==> flow/design.v <==
module VGA_640_480(
	input	wire	i_clk,					 
	input	wire	i_pix_stb,				 
	input	wire	i_rst,					 
	output	wire	o_hs,					 
	output	wire	o_vs,					 
	output	wire	o_blanking,				 
	output	wire	o_active,				 
	output	wire	o_screenend,			 
	output	wire	o_animate,				 
	output	wire	[9:0]	o_x,			 
	output	wire	[8:0]	o_y				 
);
	localparam HS_STA = 16;					 
	localparam HS_END = 16 + 96;			 
	localparam HA_STA = 16 + 96 + 48;		 
	localparam VS_STA = 480 + 11;			 
	localparam VS_END = 480 + 11 + 2;		 
	localparam VA_END = 480;				 
	localparam LINE = 800;					 
	localparam SCREEN = 524;				 
	reg [9:0]	h_count;
	reg [9:0]	v_count;
	assign o_hs = ~((h_count >= HS_STA) & (h_count < HS_END));
	assign o_vs = ~((v_count >= VS_STA) & (v_count < VS_END));
	assign o_x = (h_count < HA_STA) ? 0 : (h_count - HA_STA);
	assign o_y = (v_count >= VA_END) ? (VA_END - 1) : (v_count);
	assign o_blanking = ((h_count < HA_STA) | (v_count >= VA_END));
	assign o_active = (h_count >= HA_STA) & (v_count < VA_END);
	assign o_screenend = (h_count == LINE) & (v_count == SCREEN - 1);
	assign o_animate = (h_count == LINE) & (v_count == VA_END - 1);
	always @ (posedge i_clk) begin
		if (0 == i_rst) begin
			h_count <= 0;
			v_count <= 0;
		end
		else if (i_pix_stb)	begin	 
			if (h_count == LINE) begin
				h_count <= 0;
				v_count <= v_count + 1;
			end
			else
				h_count <= h_count + 1;
			if (v_count == SCREEN)
				v_count <= 0;
		end
	end
endmodule
module VGA_Top(
	input	wire	clk,
	input	wire	rst_n,
	output	wire	[7:0]		VGA_R,
	output	wire	[7:0]		VGA_G,
	output	wire	[7:0]		VGA_B,
	output	wire				VGA_HS,		 
	output	wire				VGA_VS,		 
	output	wire				VGA_Blanking,
	output	wire				VGA_active,
	output	wire				VGA_screenend,
	output	wire				VGA_animate
);
	reg	[15:0]		cnt;
	reg				pix_stb;
	always @ (posedge clk)
		{pix_stb, cnt} <= cnt + 16'h4000;
	wire	[9:0]	x;
	wire	[8:0]	y;
	VGA_640_480 display (
		.i_clk(clk),		
		.i_pix_stb(pix_stb),	
		.i_rst(rst_n),		
		.o_hs(VGA_HS),		
		.o_vs(VGA_VS),		
		.o_blanking(VGA_Blanking),	
		.o_active(VGA_active),	
		.o_screenend(VGA_screenend),
		.o_animate(VGA_animate),	
		.o_x(x),
		.o_y(y)
	);
	wire sq_a, sq_b, sq_c, sq_d;
	assign sq_a = ((x > 120) & (y >  40) & (x < 280) & (y < 200)) ? 1 : 0;
    assign sq_b = ((x > 200) & (y > 120) & (x < 360) & (y < 280)) ? 1 : 0;
    assign sq_c = ((x > 280) & (y > 200) & (x < 440) & (y < 360)) ? 1 : 0;
    assign sq_d = ((x > 360) & (y > 280) & (x < 520) & (y < 440)) ? 1 : 0;
    assign VGA_R[3] = sq_b;          
    assign VGA_G[3] = sq_a | sq_d;   
    assign VGA_B[3] = sq_c;          
endmodule
==> flow/run.sh <==
#!/bin/bash
# OpenROAD 26Q1-2900-gdf79404cd8, Yosys 0.63+post, stock flow scripts
make -C /OpenROAD-flow-scripts/flow DESIGN_CONFIG=/design/flow/config.mk WORK_HOME=/design/flow/orfs finish
==> flow/config.mk <==
export PLATFORM = sky130hd
export DESIGN_NAME = VGA_Top
export DESIGN_NICKNAME = VGA_Top
export VERILOG_FILES = /design/flow/design.v
export SDC_FILE = /design/flow/constraint.sdc
export NUM_CORES = 4
export LEC_CHECK = 1
export CORE_AREA = 10 10 112 112
export DIE_AREA = 0 0 122 122
==> flow/constraint.sdc <==
current_design VGA_Top

set clk_period 3.3
set clk_io_pct 0.2

create_clock -name clk0 -period $clk_period [get_ports {clk}]

set non_clock_inputs [all_inputs -no_clocks]
set_input_delay [expr $clk_period * $clk_io_pct] -clock clk0 $non_clock_inputs
set_output_delay [expr $clk_period * $clk_io_pct] -clock clk0 [all_outputs]
==> job_summary.md <==
### Yosys + OpenROAD results

| Metric | Value |
|---|---|
| Outcome | `finished, final reports clean` |
| Synth area leader | `dfxtp_1` |
| R2r endpoint | `display.v_count[3]` |
| CTS hold repair buffers | `0` |
| Clock buffer depth | `2` |
| Die X | `around 120 um` |
| Max cap viols | `0` |
| Global-route wire length before repair | `7.755 mm` |
| Synth Warn # | `23` |
| Kind of critical path | `flop to output pin` |
| Largest net degree at the start of global routing | `20` |
| Cell Chain, Critical Path | `and4_1 -> nor3_1 -> a31oi_1 -> o21ai_0 -> nor4bb_1 -> clkdlybuf4s50_1` |
| Peak supply drop | `0.1039 mV` |
| Post-DP Area | `roughly 0.0021 mm^2` |
| Unrepaired setup endpoints after global routing | `no` |
| Setup Skew | `3.013 ps` |
| I/O pin cnt | `32` |
| Yosys stat area | `approximately 0.0020 mm^2` |
| Gate Count Post-Synth | `around 270` |
| Dominant cell area share | `between 20% and 30%` |
| CP top delay family | `simple AND/OR/NAND/NOR gates` |
| Post-Layout Cell Count | `between 300 and 400` |
| Max Fclk | `around 330 MHz` |
| Vias per std cell | `approximately 4.4` |
| Core Rows | `37` |
| CORE AREA | `roughly 0.010 mm^2` |
| Design Area, Final | `approximately 0.0022 mm^2` |
| Design Power | `0.4620 mW` |
| Gpl congestion | `approximately 0.93` |
| # Post-CTS Setup Buffers | `0` |
| Final core area utilization | `21.14%` |
| Leakage power | `roughly 0.76 nW` |
| Routed length per instance | `11.61 um` |
| R2r worst-path depth | `8` |
| Crit path arrival time | `between 2000 and 2500 ps` |
| Post-synth EDFFs | `0` |
| Final Setup Violations | `0` |
| Die footprint | `0.01488 mm^2` |
| Post-DRT Antenna Nets | `0` |
| Place WS | `364.6 ps` |
| Sequential share of power | `about 60%` |
| DRT iter0 DRCs | `a little over 200` |
| DP HPWL | `between 3 and 4 mm` |
| Initial antenna violation count | `0` |
| CP max stage cell | `dfxtp_1` |
| Synth unique cells | `around 54` |
| Clock sinks | `23` |
| Hold Slack | `approximately 390 ps` |
| Drt drc | `0` |
| WP depth | `6` |
| Total global-route track usage | `5.990%` |
| Synth Flop Type | `dfxtp_1` |
| Proportion of layout cells with a drive suffix above 1 | `6.130%` |
| Routed WL | `between 4 and 5 mm` |
| CP Capture Type | `output pin` |
| Power Density | `approximately 210 mW/mm^2` |
| Final Cycle Share | `roughly 93%` |
| Final min period | `about 3100 ps` |
| Worst setup SP type | `flop` |
| Pin slew with the least headroom to its limit | `between 500 and 600 ps` |
| R2r setup slk | `1450 ps` |
| Area Overhead vs Synth | `8.197%` |
| Async SR Flop Fraction | `0%` |
| TritonCTS clock tree | `built` |
| Hold Fails Final Rpt | `0` |
| Inst Count DP | `slightly below 400` |
| Clk latency late pin | `roughly 270 ps` |
| Vias in the first global route | `between 1500 and 2000` |
| Ys cells | `around 270` |
| CP Data Required Time | `between 2000 and 3000 ps` |
| Root buffer cell | `clkbuf_8` |
| Antenna diodes | `0` |
| Buf/Inv on CP | `1` |
| Syn avg cell area | `between 7 and 8 um^2` |
| Synth Seq Share | `between 20% and 30%` |
| CTS buffer count | `3` |
| Combinational power share | `1.7%` |
| Switching part of the total | `about a fifth` |
| R2r startpoint | `display.h_count[0]` |
| Register clock-pin slew on the reported worst setup and hold paths | `approximately 80 ps` |
| HP Class | `flop to flop` |
| Clock power frac | `a little under two fifths` |
| Slew Viols, Final | `0` |
| Most numerous logic cells after layout | `25 x nor2_1, 23 x dfxtp_1, 21 x conb_1, 18 x o21ai_0, 16 x nand2_1` |
| Setup TNS Final | `0 ps` |
| Post-CTS sizing | `0` |
| CP max stage delay | `between 600 and 700 ps` |
| Log Warnings | `29` |
| Worst Path Max Fanout | `12` |
| PortBufs | `10` |
| Post-synth regs | `23` |
| FP Util | `19.54%` |
| Vias | `roughly 1700` |
| DRT Pass-1 Iters | `4` |
| Remaining global-route overflow | `0` |
| P_sw | `0.09878 mW` |
| H-tree lvl count | `1` |
| Die Ht | `approximately 120 um` |
| Synthesized area | `around 0.002 mm^2` |
| CP Capture Point | `VGA_B[3]` |
| Final setup margin | `roughly 230 ps` |
| Int Power | `around 0.36 mW` |
| Top cells by area | `dfxtp_1 23%, buf_4 9.4%, ha_1 5.0%` |
| Most frequent logic cell in the layout | `nor2_1` |
| Relative slew margins | `between 60% and 70%` |
| Critical Path Start | `display.v_count[5]` |
[registers in the layout, indices dropped and copies added (netlist names)]
name and count:
cnt 2, display.h_count 10, pix_stb 1, display.v_count 10
[worst register-to-register path, stage by stage (launching register included)]
cell	delay (ps)
dfxtp_1	360
inv_1	80
ha_1	140
and4b_1	170
and4_1	240
buf_4	200
o211ai_2	110
or3_1	360
a21oi_1	130
[cells in the mapped netlist (4+ instances only)]
cell type  instances
nor3_1            13
buf_2             11
xor2_1            10
or3_1              5
buf_4             25
inv_1             11
o211ai_1           5
nor2_1            25
nand2_1           16
a21oi_1            6
xnor2_1            6
clkbuf_1           6
a31oi_1            4
o21ai_0           18
dfxtp_1           23
nand4_1            7
ha_1               8
nand3_1           11
[area by class of cell]
cell class | instances | area, um^2
Clock buffer | 3 | 41.29
Clock inverter | 1 | 5.005
Fill cell | 1112 | 8068
Inverter | 11 | 41.29
Multi-Input combinational cell | 206 | 1290
Sequential cell | 23 | 460.4
Tap cell | 136 | 170.2
Timing Repair Buffer | 17 | 155.1
[metal layers]
metal | global-route usage [%] | part of all wire [%] | up-vias
li1 | - | - | 899
met1 | 8.749 | 50 | 773
met2 | 9.556 | 44 | 54
met3 | 0.4695 | 5.0 | 4
met4 | 1.043 | 1.1 | 0
met5 | 0 | 0 | -
[power by group through the flow]
stage / Sequential [mW] / Clock (mW) / Combinational [mW]
4_1_cts: 0.277 / 0.185 / 0.00885
5_1_grt: 0.277 / 0.194 / 0.0101
6_report: 0.277 / 0.177 / 0.00769
[logic make-up (layout without fill, tap and decap cells)]
group / count (synthesis) / count (layout) / share of synthesized area [%]
and+or+nand+nor: 103 / 103 / 28.41
buffers and inverters: 56 / 32 / 16.33
AOI/OAI and AO/OA: 55 / 55 / 18.52
DFF: 23 / 23 / 23.03
xor gates and xnor gates: 16 / 16 / 7.009
adders and majority gates: 8 / 8 / 5.006
muxes: 3 / 3 / 1.502
other: 1 / 21 / 0.1876
[worst min path at each step]
stage | endpoint | cells past startpoint | start
after CTS | cnt[14] | 1 | cnt[14]
after global routing | cnt[14] | 1 | cnt[14]
final | cnt[14] | 1 | cnt[14]
Power is estimated from default activity; no workload was simulated.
○ ○ ○ ○
**What to work on**:
Check each line of the material for "length" and report how many have it. Add no other words.

**Answer space**:
2